Derry Gaol, also known as Londonderry Gaol, refers to one of several gaols (prisons) constructed consecutively in Derry, Northern Ireland. Derry Gaol is notable as a place of incarceration for Irish Republican Army (IRA) members during the Irish Civil War, and for its numerous executions, seven of which took place between 1820 and 1923.
On Christmas day 1939 interned Irish Republican prisoners took control of the jail, protesting their continued imprisonment without charges or trials. On 20 March 1943, 21 Irish Republican prisoners tunneled their way out of Derry Jail with the assistance of Jimmy Steele (republican) and Ned Maguire.
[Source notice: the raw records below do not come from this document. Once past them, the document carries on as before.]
$ cat src/usbrs_pkg.sv
// Constants, timing counts and state codes for the USB bus monitor and
// re-timer. Assumes a single 40 MHz core clock.
`default_nettype none

package usbrs_pkg;

    // Core clock period
    localparam int CLK_PERIOD_NS = 25;

    // State timeouts in microseconds, as specified
    localparam int T_INIT_US   = 10_000;
    localparam int T_DETACH_US = 3_000;
    localparam int T_SE0_US    = 3_000;

    // Least times, rounded up to whole clock cycles
    localparam int INIT_CYC   = (T_INIT_US * 1000 + CLK_PERIOD_NS - 1)
                                / CLK_PERIOD_NS;
    localparam int DETACH_CYC = (T_DETACH_US * 1000 + CLK_PERIOD_NS - 1)
                                / CLK_PERIOD_NS;
    localparam int SE0_CYC    = (T_SE0_US * 1000 + CLK_PERIOD_NS - 1)
                                / CLK_PERIOD_NS;

    // Width of the timers; holds the longest count above
    localparam int TMR_W = 20;

    // Regenerated SYNC, sent as bytes least significant bit first
    localparam int SYNC_BITS  = 32;
    localparam int SYNC_BYTES = SYNC_BITS / 8;
    localparam logic [7:0] SYNC_BYTE_FILL = 8'h00;
    localparam logic [7:0] SYNC_BYTE_END  = 8'h80;

    // Longest receive to transmit delay, in bit times and in byte slots
    localparam int MAX_DLY_SYNC32_BITS = 40;
    localparam int MAX_DLY_SYNC12_BITS = 60;
    localparam int MAX_DLY_SYNC32_CYC  = MAX_DLY_SYNC32_BITS / 8;
    localparam int MAX_DLY_SYNC12_CYC  = MAX_DLY_SYNC12_BITS / 8;

    // Packet buffer shape
    localparam int FIFO_DEPTH = 16;
    localparam int FIFO_W     = 10;

    // Bus monitor states
    typedef enum logic [5:0] {
        ST_RESET  = 6'h01,
        ST_INIT   = 6'h02,
        ST_DISC   = 6'h04,
        ST_FSLS   = 6'h08,
        ST_HS     = 6'h10,
        ST_DETACH = 6'h20
    } usbrs_state_t;

    // Re-timer transmit states
    typedef enum logic [2:0] {
        TX_IDLE = 3'h1,
        TX_SYNC = 3'h2,
        TX_DATA = 3'h4
    } usbrs_tx_t;

endpackage

`default_nettype wire

$ cat src/usbrs_fifo.sv
// Packet byte buffer between the receive and transmit side of the re-timer.
// Assumes DEPTH is a power of two; read data come from a register.
`default_nettype none

module usbrs_fifo #(
    parameter int W     = 10,
    parameter int DEPTH = 16
) (
    input  wire logic         i_core_clk,
    input  wire logic         i_rst_n,
    input  wire logic         i_wr_valid,
    input  wire logic [W-1:0] i_wr_data,
    output logic              o_wr_ready,
    output logic              o_rd_valid,
    output logic [W-1:0]      o_rd_data,
    input  wire logic         i_rd_ready
);
    localparam int AW = $clog2(DEPTH);

    logic [W-1:0]  mem_q [DEPTH];
    logic [AW-1:0] wp_q;
    logic [AW-1:0] rp_q;
    logic [AW:0]   cnt_q;
    logic          do_wr;
    logic          do_ld;

    assign o_wr_ready = cnt_q != (AW+1)'(DEPTH);
    assign do_wr      = i_wr_valid && o_wr_ready;
    // Output stage refills whenever it is empty or being drained
    assign do_ld      = (cnt_q != '0) && (!o_rd_valid || i_rd_ready);

    always_ff @(posedge i_core_clk) begin
        if (do_wr) begin
            mem_q[wp_q] <= i_wr_data;
        end
    end

    always_ff @(posedge i_core_clk or negedge i_rst_n) begin
        if (!i_rst_n) begin
            wp_q  <= '0;
            rp_q  <= '0;
            cnt_q <= '0;
        end else begin
            if (do_wr) begin
                wp_q <= wp_q + 1'b1;
            end
            if (do_ld) begin
                rp_q <= rp_q + 1'b1;
            end
            cnt_q <= cnt_q + (AW+1)'(do_wr) - (AW+1)'(do_ld);
        end
    end

    always_ff @(posedge i_core_clk or negedge i_rst_n) begin
        if (!i_rst_n) begin
            o_rd_valid <= 1'b0;
            o_rd_data  <= '0;
        end else if (do_ld) begin
            o_rd_valid <= 1'b1;
            o_rd_data  <= mem_q[rp_q];
        end else if (i_rd_ready) begin
            o_rd_valid <= 1'b0;
        end
    end

endmodule

`default_nettype wire

$ cat src/usbrs_monitor.sv
// Bus monitor state machine and high-speed packet re-timer of a two-port
// USB 2.0 repeater. Assumes all inputs synchronous to i_core_clk except
// i_conn_en, and a byte-wide packet interface to the line front ends.
`default_nettype none

module usbrs_monitor #(
    parameter int                              FIFO_DEPTH = 16,
    parameter logic [usbrs_pkg::TMR_W-1:0] INIT_CYC   =
        usbrs_pkg::TMR_W'(usbrs_pkg::INIT_CYC),
    parameter logic [usbrs_pkg::TMR_W-1:0] DETACH_CYC =
        usbrs_pkg::TMR_W'(usbrs_pkg::DETACH_CYC),
    parameter logic [usbrs_pkg::TMR_W-1:0] SE0_CYC    =
        usbrs_pkg::TMR_W'(usbrs_pkg::SE0_CYC)
) (
    input  wire logic       i_core_clk,
    input  wire logic       i_rst_n,
    input  wire logic       i_conn_en,
    input  wire logic       i_detach_strap,
    input  wire logic       i_hs_handshake_done,
    input  wire logic       i_hs_resume_done,
    input  wire logic       i_sof_level_rise,
    input  wire logic       i_se0_int,
    input  wire logic       i_se0_ext,
    input  wire logic       i_rx_valid,
    input  wire logic [7:0] i_rx_data,
    input  wire logic       i_rx_last,
    input  wire logic       i_rx_from_ext,
    output logic            o_rx_ready,
    input  wire logic       i_tx_ready,
    output logic            o_tx_valid,
    output logic [7:0]      o_tx_data,
    output logic            o_tx_last,
    output logic            o_tx_to_ext,
    output logic            o_switch_on,
    output logic            o_bc_only,
    output logic            o_retimer_on,
    output logic [5:0]      o_state
);
    localparam int TW   = usbrs_pkg::TMR_W;
    localparam int FW   = usbrs_pkg::FIFO_W;
    localparam int MD32 = usbrs_pkg::MAX_DLY_SYNC32_CYC;
    localparam int MD12 = usbrs_pkg::MAX_DLY_SYNC12_CYC;
    localparam logic [1:0] SYNC_LAST = 2'(usbrs_pkg::SYNC_BYTES - 1);

    usbrs_pkg::usbrs_state_t st_q;
    usbrs_pkg::usbrs_state_t st_d;
    usbrs_pkg::usbrs_tx_t    tx_q;

    logic          en_meta_q;
    logic          en_q;
    logic          strap_q;
    logic [TW-1:0] tmr_q;
    logic          tmr_init_done;
    logic          tmr_det_done;
    logic [1:0]    se0_in;
    logic [1:0]    se0_hit;
    logic [1:0]    sync_cnt_q;
    logic          fifo_wr_valid;
    logic          fifo_wr_ready;
    logic          fifo_rd_valid;
    logic [FW-1:0] fifo_rd_data;
    logic          fifo_rd_ready;
    logic          tx_adv;

    // Two-flop synchroniser; only en_q feeds the state machine
    always_ff @(posedge i_core_clk or negedge i_rst_n) begin
        if (!i_rst_n) begin
            en_meta_q <= 1'b0;
            en_q      <= 1'b0;
        end else begin
            en_meta_q <= i_conn_en;
            en_q      <= en_meta_q;
        end
    end

    // Strap is caught at the first edge after reset release
    always_ff @(posedge i_core_clk or negedge i_rst_n) begin
        if (!i_rst_n) begin
            strap_q <= 1'b0;
        end else if (st_q == usbrs_pkg::ST_RESET) begin
            strap_q <= i_detach_strap;
        end
    end

    // One timer shared by the initial and detach states
    always_ff @(posedge i_core_clk or negedge i_rst_n) begin
        if (!i_rst_n) begin
            tmr_q <= '0;
        end else if (st_d != st_q) begin
            tmr_q <= '0;
        end else if (tmr_q != '1) begin
            tmr_q <= tmr_q + 1'b1;
        end
    end

    assign tmr_init_done = tmr_q == INIT_CYC - 1'b1;
    assign tmr_det_done  = tmr_q == DETACH_CYC - 1'b1;

    // Per-port idle detectors; each counts from the last bus activity
    assign se0_in = {i_se0_ext, i_se0_int};

    for (genvar p = 0; p < 2; p++) begin : g_se0
        logic [TW-1:0] cnt_q;
        always_ff @(posedge i_core_clk or negedge i_rst_n) begin
            if (!i_rst_n) begin
                cnt_q <= '0;
            end else if (!se0_in[p] || st_q != usbrs_pkg::ST_HS) begin
                cnt_q <= '0;
            end else if (cnt_q != '1) begin
                cnt_q <= cnt_q + 1'b1;
            end
        end
        assign se0_hit[p] = se0_in[p] && (cnt_q == SE0_CYC - 1'b1);
    end

    // Next state; outside the reset and initial states a dropped enable wins over every other event
    always_comb begin
        st_d = st_q;
        case (st_q)
            usbrs_pkg::ST_RESET: begin
                st_d = usbrs_pkg::ST_INIT;
            end
            usbrs_pkg::ST_INIT: begin
                if (tmr_init_done) begin
                    st_d = usbrs_pkg::ST_DISC;
                end
            end
            usbrs_pkg::ST_DISC: begin
                if (en_q) begin
                    st_d = usbrs_pkg::ST_FSLS;
                end
            end
            usbrs_pkg::ST_FSLS: begin
                if (!en_q) begin
                    st_d = usbrs_pkg::ST_DISC;
                end else if (i_hs_handshake_done || i_hs_resume_done) begin
                    st_d = usbrs_pkg::ST_HS;
                end
            end
            usbrs_pkg::ST_HS: begin
                if (!en_q) begin
                    st_d = usbrs_pkg::ST_DISC;
                end else if (i_sof_level_rise) begin
                    st_d = strap_q ? usbrs_pkg::ST_DETACH
                                   : usbrs_pkg::ST_FSLS;
                end else if (|se0_hit) begin
                    st_d = usbrs_pkg::ST_FSLS;
                end
            end
            usbrs_pkg::ST_DETACH: begin
                if (!en_q) begin
                    st_d = usbrs_pkg::ST_DISC;
                end else if (tmr_det_done) begin
                    st_d = usbrs_pkg::ST_FSLS;
                end
            end
            default: begin
                st_d = usbrs_pkg::ST_RESET;
            end
        endcase
    end

    always_ff @(posedge i_core_clk or negedge i_rst_n) begin
        if (!i_rst_n) begin
            st_q <= usbrs_pkg::ST_RESET;
        end else begin
            st_q <= st_d;
        end
    end

    // Path controls follow the next state so they change with it
    always_ff @(posedge i_core_clk or negedge i_rst_n) begin
        if (!i_rst_n) begin
            o_switch_on  <= 1'b0;
            o_bc_only    <= 1'b0;
            o_retimer_on <= 1'b0;
        end else begin
            o_switch_on  <= st_d == usbrs_pkg::ST_INIT  ||
                            st_d == usbrs_pkg::ST_DISC  ||
                            st_d == usbrs_pkg::ST_FSLS;
            o_bc_only    <= st_d == usbrs_pkg::ST_INIT;
            o_retimer_on <= st_d == usbrs_pkg::ST_HS;
        end
    end

    assign o_state = st_q;

    // Receive side only takes bytes while the re-timer runs
    assign fifo_wr_valid = i_rx_valid && o_retimer_on;
    assign o_rx_ready    = fifo_wr_ready && o_retimer_on;

    usbrs_fifo #(
        .W     (FW),
        .DEPTH (FIFO_DEPTH)
    ) u_fifo (
        .i_core_clk (i_core_clk),
        .i_rst_n    (i_rst_n),
        .i_wr_valid (fifo_wr_valid),
        .i_wr_data  ({i_rx_from_ext, i_rx_last, i_rx_data}),
        .o_wr_ready (fifo_wr_ready),
        .o_rd_valid (fifo_rd_valid),
        .o_rd_data  (fifo_rd_data),
        .i_rd_ready (fifo_rd_ready)
    );

    // Output register can take a byte when empty or being accepted
    assign tx_adv = !o_tx_valid || i_tx_ready;
    // Stale bytes are flushed while the re-timer is off
    assign fifo_rd_ready = !o_retimer_on ||
                           (tx_q == usbrs_pkg::TX_DATA && tx_adv);

    // Transmit sequencer. A buffer underrun mid-packet drops valid for a
    // slot; the line side must treat that as an aborted packet.
    always_ff @(posedge i_core_clk or negedge i_rst_n) begin
        if (!i_rst_n) begin
            tx_q        <= usbrs_pkg::TX_IDLE;
            sync_cnt_q  <= '0;
            o_tx_valid  <= 1'b0;
            o_tx_data   <= '0;
            o_tx_last   <= 1'b0;
            o_tx_to_ext <= 1'b0;
        end else if (st_d != usbrs_pkg::ST_HS) begin
            // Cleared on the leaving edge so no byte outlives the state
            tx_q       <= usbrs_pkg::TX_IDLE;
            o_tx_valid <= 1'b0;
            o_tx_last  <= 1'b0;
        end else if (tx_adv) begin
            case (tx_q)
                usbrs_pkg::TX_IDLE: begin
                    o_tx_valid <= 1'b0;
                    o_tx_last  <= 1'b0;
                    if (fifo_rd_valid) begin
                        tx_q        <= usbrs_pkg::TX_SYNC;
                        sync_cnt_q  <= '0;
                        o_tx_to_ext <= !fifo_rd_data[FW-1];
                    end
                end
                usbrs_pkg::TX_SYNC: begin
                    o_tx_valid <= 1'b1;
                    o_tx_last  <= 1'b0;
                    o_tx_data  <= (sync_cnt_q == SYNC_LAST) ?
                                  usbrs_pkg::SYNC_BYTE_END :
                                  usbrs_pkg::SYNC_BYTE_FILL;
                    sync_cnt_q <= sync_cnt_q + 1'b1;
                    if (sync_cnt_q == SYNC_LAST) begin
                        tx_q <= usbrs_pkg::TX_DATA;
                    end
                end
                usbrs_pkg::TX_DATA: begin
                    o_tx_valid <= fifo_rd_valid;
                    o_tx_data  <= fifo_rd_data[7:0];
                    o_tx_last  <= fifo_rd_valid && fifo_rd_data[8];
                    if (fifo_rd_valid && fifo_rd_data[8]) begin
                        tx_q <= usbrs_pkg::TX_IDLE;
                    end
                end
                default: begin
                    tx_q       <= usbrs_pkg::TX_IDLE;
                    o_tx_valid <= 1'b0;
                end
            endcase
        end
    end

    // Checks on the state machine and the re-timer

    a_reset_path_off: assert property (
        @(posedge i_core_clk) disable iff (!i_rst_n)
        $rose(i_rst_n) || st_q == usbrs_pkg::ST_RESET
            |-> !o_switch_on && !o_retimer_on)
        else $error("Path active in reset state");

    a_init_bc_only: assert property (
        @(posedge i_core_clk) disable iff (!i_rst_n)
        st_q == usbrs_pkg::ST_INIT |-> o_switch_on && o_bc_only)
        else $error("Initial state not in charge-only pass");

    a_init_length: assert property (
        @(posedge i_core_clk) disable iff (!i_rst_n)
        st_q == usbrs_pkg::ST_INIT && tmr_q == INIT_CYC - 1'b1
            |=> st_q == usbrs_pkg::ST_DISC)
        else $error("Initial interval not ended on time");

    a_disc_to_pass: assert property (
        @(posedge i_core_clk) disable iff (!i_rst_n)
        st_q == usbrs_pkg::ST_DISC && en_q
            |=> st_q == usbrs_pkg::ST_FSLS && o_switch_on)
        else $error("Enable did not open pass-through");

    a_hs_entry: assert property (
        @(posedge i_core_clk) disable iff (!i_rst_n)
        st_q == usbrs_pkg::ST_FSLS && en_q && i_hs_resume_done
            |=> st_q == usbrs_pkg::ST_HS && !o_switch_on && o_retimer_on)
        else $error("High speed entry wrong");

    a_detach_strap0: assert property (
        @(posedge i_core_clk) disable iff (!i_rst_n)
        st_q == usbrs_pkg::ST_HS && en_q && i_sof_level_rise && !strap_q
            |=> st_q == usbrs_pkg::ST_FSLS && o_switch_on && !o_retimer_on)
        else $error("Detach without strap not to pass-through");

    a_detach_strap1: assert property (
        @(posedge i_core_clk) disable iff (!i_rst_n)
        st_q == usbrs_pkg::ST_HS && en_q && i_sof_level_rise && strap_q
            |=> st_q == usbrs_pkg::ST_DETACH && !o_switch_on
                && !o_retimer_on)
        else $error("Detach with strap wrong");

    a_enable_drop: assert property (
        @(posedge i_core_clk) disable iff (!i_rst_n)
        !en_q && (st_q == usbrs_pkg::ST_FSLS || st_q == usbrs_pkg::ST_HS
                  || st_q == usbrs_pkg::ST_DETACH)
            |=> st_q == usbrs_pkg::ST_DISC)
        else $error("Enable low did not disconnect");

    a_timer_restart: assert property (
        @(posedge i_core_clk) disable iff (!i_rst_n)
        st_q != $past(st_q) |-> tmr_q == '0)
        else $error("Timer not restarted on state entry");

    a_tx_only_hs: assert property (
        @(posedge i_core_clk) disable iff (!i_rst_n)
        o_tx_valid |-> st_q == usbrs_pkg::ST_HS)
        else $error("Transmit outside high speed");

    a_sync_full: assert property (
        @(posedge i_core_clk) disable iff (!i_rst_n)
        tx_q == usbrs_pkg::TX_SYNC && st_d == usbrs_pkg::ST_HS && tx_adv
            && sync_cnt_q == SYNC_LAST
            |=> o_tx_valid && o_tx_data == usbrs_pkg::SYNC_BYTE_END
                && tx_q == usbrs_pkg::TX_DATA)
        else $error("SYNC not ended after full length");

    a_retime_delay: assert property (
        @(posedge i_core_clk) disable iff (!i_rst_n)
        fifo_wr_valid && fifo_wr_ready && tx_q == usbrs_pkg::TX_IDLE
            && !fifo_rd_valid && !o_tx_valid && i_tx_ready
            && st_d == usbrs_pkg::ST_HS
            |-> ##[1:MD32] (o_tx_valid || st_q != usbrs_pkg::ST_HS))
        else $error("Re-timer delay too long");

    a_se0_exit: assert property (
        @(posedge i_core_clk) disable iff (!i_rst_n)
        st_q == usbrs_pkg::ST_HS && en_q && !i_sof_level_rise && |se0_hit
            |=> st_q == usbrs_pkg::ST_FSLS && o_switch_on && !o_retimer_on)
        else $error("Idle line did not leave high speed");

endmodule

`default_nettype wire

$ cat config.mk
export PLATFORM = sky130hd
export DESIGN_NAME = usbrs_monitor
export DESIGN_NICKNAME = d
export VERILOG_FILES = /design/src/usbrs_pkg.sv /design/src/usbrs_fifo.sv /design/src/usbrs_monitor.sv
export SDC_FILE = /design/constraint.sdc
export NUM_CORES = 1
export LEC_CHECK = 0
export BUFFER_PORTS_ARGS = -buffer_cell sky130_fd_sc_hd__buf_2
export CELL_PAD_IN_SITES_DETAIL_PLACEMENT = 1
export CELL_PAD_IN_SITES_GLOBAL_PLACEMENT = 1
export CORE_ASPECT_RATIO = 1.2
export CORE_MARGIN = 2
export CORE_UTILIZATION = 50
export CTS_CLUSTER_SIZE = 16
export DETAILED_ROUTE_END_ITERATION = 7
export PLACE_DENSITY_LB_ADDON = 0.25
export SETUP_SLACK_MARGIN = 0.5
export SLEW_MARGIN = 5
export SYNTH_ARGS = -nofsm -noshare
export SYNTH_HDL_FRONTEND = slang
export SYNTH_SLANG_ARGS = --single-unit
$ cat constraint.sdc
create_clock -name i_core_clk -period 5.6 [get_ports i_core_clk]
set_clock_uncertainty 0.2 [all_clocks]
set_input_delay 1.12 -clock i_core_clk [delete_from_list [all_inputs] [get_ports i_core_clk]]
set_output_delay 1.12 -clock i_core_clk [all_outputs]
set_load 0.01 [all_outputs]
This escape was referred to as "The Big Derry Jail Escape".

==Timeline==
- 1620: First gaol constructed at the junction of Butcher Street and the Diamond.
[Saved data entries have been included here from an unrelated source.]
File: src/rtl/fm_counter_regs.vh
`ifndef FM_COUNTER_REGS_VH
`define FM_COUNTER_REGS_VH
// Feedback word offset and layout
`define FB_WORD_OFFSET      4'h0
`define CNT_WIDTH           25
`define CNT_MSB             24
`define CNT_ALL_ONES        25'h1FF_FFFF
`define CNT_ZERO            25'h000_0000
`define BIT_GATE            25
`define BIT_DIR             26
`define BIT_INPUT_LEVEL     27
`define BIT_GROUP_FAULT     28
`define BIT_CONFIG_FAULT    29
`define BIT_SYNC_APPLIED    30
`define BIT_HEARTBEAT       31
`define FB_RESET            32'h0000_0000
// Input function codes
`define FN_OFF              2'h0
`define FN_INPUT            2'h1
`define FN_GATE             2'h2
`define FN_SYNC             2'h3
`endif

File: src/rtl/edge_detect.v
`timescale 1ns/1ps
`default_nettype none
module edge_detect (
  input  wire i_clk,
  input  wire i_rst,
  input  wire i_level,
  output wire o_rise,
  output wire o_fall
);
  reg last;

  // Previous level for edge compare
  always @(posedge i_clk or posedge i_rst) begin
    if (i_rst) begin
      last <= 1'b0;
    end else begin
      last <= i_level;
    end
  end

  assign o_rise = i_level & ~last;
  assign o_fall = ~i_level & last;
endmodule
`default_nettype wire

File: src/rtl/fast_mode_position_counter.v
`timescale 1ns/1ps
`default_nettype none
`include "fm_counter_regs.vh"
// Behaviour
// - 25-bit unsigned count in low bits
// - Up from all ones wraps to zero
// - Down from zero wraps to all ones
// - Load value is start value
// - Parameter assignment sets count to load
// - Input function: off, input, gate, sync
// - Gate opens rising, closes falling edge
// - Without gate, count right after configuration
// - Reopened gate resumes from held count
// - Sync rising edge loads start value
// - Sync loads only while counting active
// - Input level bit shows input level
// - Heartbeat inverts every feedback update
// - Sync-applied bit when isochronous configured
// - Config fault set invalid, cleared valid
// - Group fault follows supply short circuit
// - Direction bit 1 toward smaller positions
// - Gate status bit equals counting active
// - Four feedback bytes captured as one
// - Report values at input sample instant
// - No control data accepted, input only
module fast_mode_position_counter (
  input  wire        i_clk,
  input  wire        i_rst,
  input  wire        i_param_load,
  input  wire [24:0] i_param_load_value,
  input  wire [1:0]  i_param_input_fn,
  input  wire        i_param_invert,
  input  wire        i_param_valid,
  input  wire        i_param_isochronous,
  input  wire        i_count_pulse,
  input  wire        i_count_down,
  input  wire        i_aux_input,
  input  wire        i_supply_short,
  input  wire        i_input_sample_instant,
  input  wire        i_rd,
  input  wire [3:0]  i_addr,
  output reg  [31:0] o_rdata,
  output reg         o_word_valid
);
  // Configuration held from the last parameter assignment
  reg [24:0] load_value;
  reg [1:0]  input_fn;
  reg        configured;
  reg        config_fault;
  reg        sync_cycle_applied;
  // Counter state
  reg [24:0] count;
  reg        gate_open;
  reg        count_direction_status;
  reg        heartbeat_toggle;
  reg        pending_fault;
  reg [31:0] feedback_status_word;
  reg [24:0] next_count;

  wire aux_rise;
  wire aux_fall;
  wire counting_active;
  wire sync_hit;

  edge_detect u_aux_edge (
    .i_clk   (i_clk),
    .i_rst   (i_rst),
    .i_level (i_aux_input),
    .o_rise  (aux_rise),
    .o_fall  (aux_fall)
  );

  // Gate only matters when the input is assigned as pin_gate
  assign counting_active = configured & ~config_fault &
                           ((input_fn != `FN_GATE) | gate_open);
  assign sync_hit = (input_fn == `FN_SYNC) & aux_rise & counting_active;

  // Parameter assignment; an inverted gate without gate function is invalid
  always @(posedge i_clk or posedge i_rst) begin
    if (i_rst) begin
      load_value         <= `CNT_ZERO;
      input_fn           <= `FN_OFF;
      configured         <= 1'b0;
      config_fault       <= 1'b0;
      sync_cycle_applied <= 1'b0;
    end else if (i_param_load) begin
      load_value         <= i_param_load_value;
      input_fn           <= i_param_input_fn;
      configured         <= 1'b1;
      config_fault       <= ~i_param_valid |
                            (i_param_invert & (i_param_input_fn != `FN_GATE));
      sync_cycle_applied <= i_param_isochronous;
    end
  end

  // Gate follows input edges; opens rising, closes falling
  always @(posedge i_clk or posedge i_rst) begin
    if (i_rst) begin
      gate_open <= 1'b0;
    end else if (i_param_load) begin
      gate_open <= 1'b0;
    end else if (input_fn == `FN_GATE) begin
      if (aux_rise) begin
        gate_open <= 1'b1;
      end else if (aux_fall) begin
        gate_open <= 1'b0;
      end
    end
  end

  // Next count; 25-bit arithmetic wraps naturally with no lost pulse
  always @* begin
    next_count = count;
    if (i_param_load) begin
      next_count = i_param_load_value;
    end else if (sync_hit) begin
      next_count = load_value;
    end else if (counting_active & i_count_pulse) begin
      if (i_count_down) begin
        next_count = count - 25'h000_0001;
      end else begin
        next_count = count + 25'h000_0001;
      end
    end
  end

  // Count register; held while gate closed so reopening resumes
  always @(posedge i_clk or posedge i_rst) begin
    if (i_rst) begin
      count                  <= `CNT_ZERO;
      count_direction_status <= 1'b0;
    end else begin
      count <= next_count;
      if (counting_active & i_count_pulse & ~i_param_load & ~sync_hit) begin
        count_direction_status <= i_count_down;
      end
    end
  end

  // Fault latched between samples so a short pulse still shows once
  always @(posedge i_clk or posedge i_rst) begin
    if (i_rst) begin
      pending_fault <= 1'b0;
    end else if (i_input_sample_instant) begin
      pending_fault <= i_supply_short;
    end else if (i_supply_short) begin
      pending_fault <= 1'b1;
    end
  end

  // Snapshot whole word at sample instant; one register keeps bytes consistent
  always @(posedge i_clk or posedge i_rst) begin
    if (i_rst) begin
      feedback_status_word <= `FB_RESET;
      heartbeat_toggle     <= 1'b0;
    end else if (i_input_sample_instant) begin
      heartbeat_toggle <= ~heartbeat_toggle;
      feedback_status_word[`CNT_MSB:0]        <= count;
      feedback_status_word[`BIT_GATE]         <= counting_active;
      feedback_status_word[`BIT_DIR]          <= count_direction_status;
      feedback_status_word[`BIT_INPUT_LEVEL]  <= i_aux_input;
      feedback_status_word[`BIT_GROUP_FAULT]  <= i_supply_short | pending_fault;
      feedback_status_word[`BIT_CONFIG_FAULT] <= config_fault;
      feedback_status_word[`BIT_SYNC_APPLIED] <= sync_cycle_applied & configured;
      feedback_status_word[`BIT_HEARTBEAT]    <= ~heartbeat_toggle;
    end
  end

  // Read port only; no write path exists
  always @(posedge i_clk or posedge i_rst) begin
    if (i_rst) begin
      o_rdata      <= `FB_RESET;
      o_word_valid <= 1'b0;
    end else begin
      o_word_valid <= i_rd;
      if (i_rd) begin
        o_rdata <= (i_addr == `FB_WORD_OFFSET) ? feedback_status_word : `FB_RESET;
      end
    end
  end
endmodule
`default_nettype wire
- 1676: Second gaol constructed at Ferryquay Street.
- 1791: Third gaol opens at Bishop Street.
- 1824: Fourth gaol, with unique horseshoe design, opens after four years of construction at a cost of over £33,000
- 31 March 1953: Derry Gaol closes.

==Executions==
- 1820: John Rainey, John McQuade, and Robert Acheson, highwaymen gang members convicted of the murder of Henry O'Hagan, escape the third gaol while awaiting execution, are recaptured, and hanged in front of the third gaol
- 19 November 1864: Barbara Benett, worked as a sex worker in the local surrounding area during a meeting with one of her lovers he attacked her at which point she stabbed him 5 times consequently killing him and was hanged for her offences at aged 43 also in front of the third gaol.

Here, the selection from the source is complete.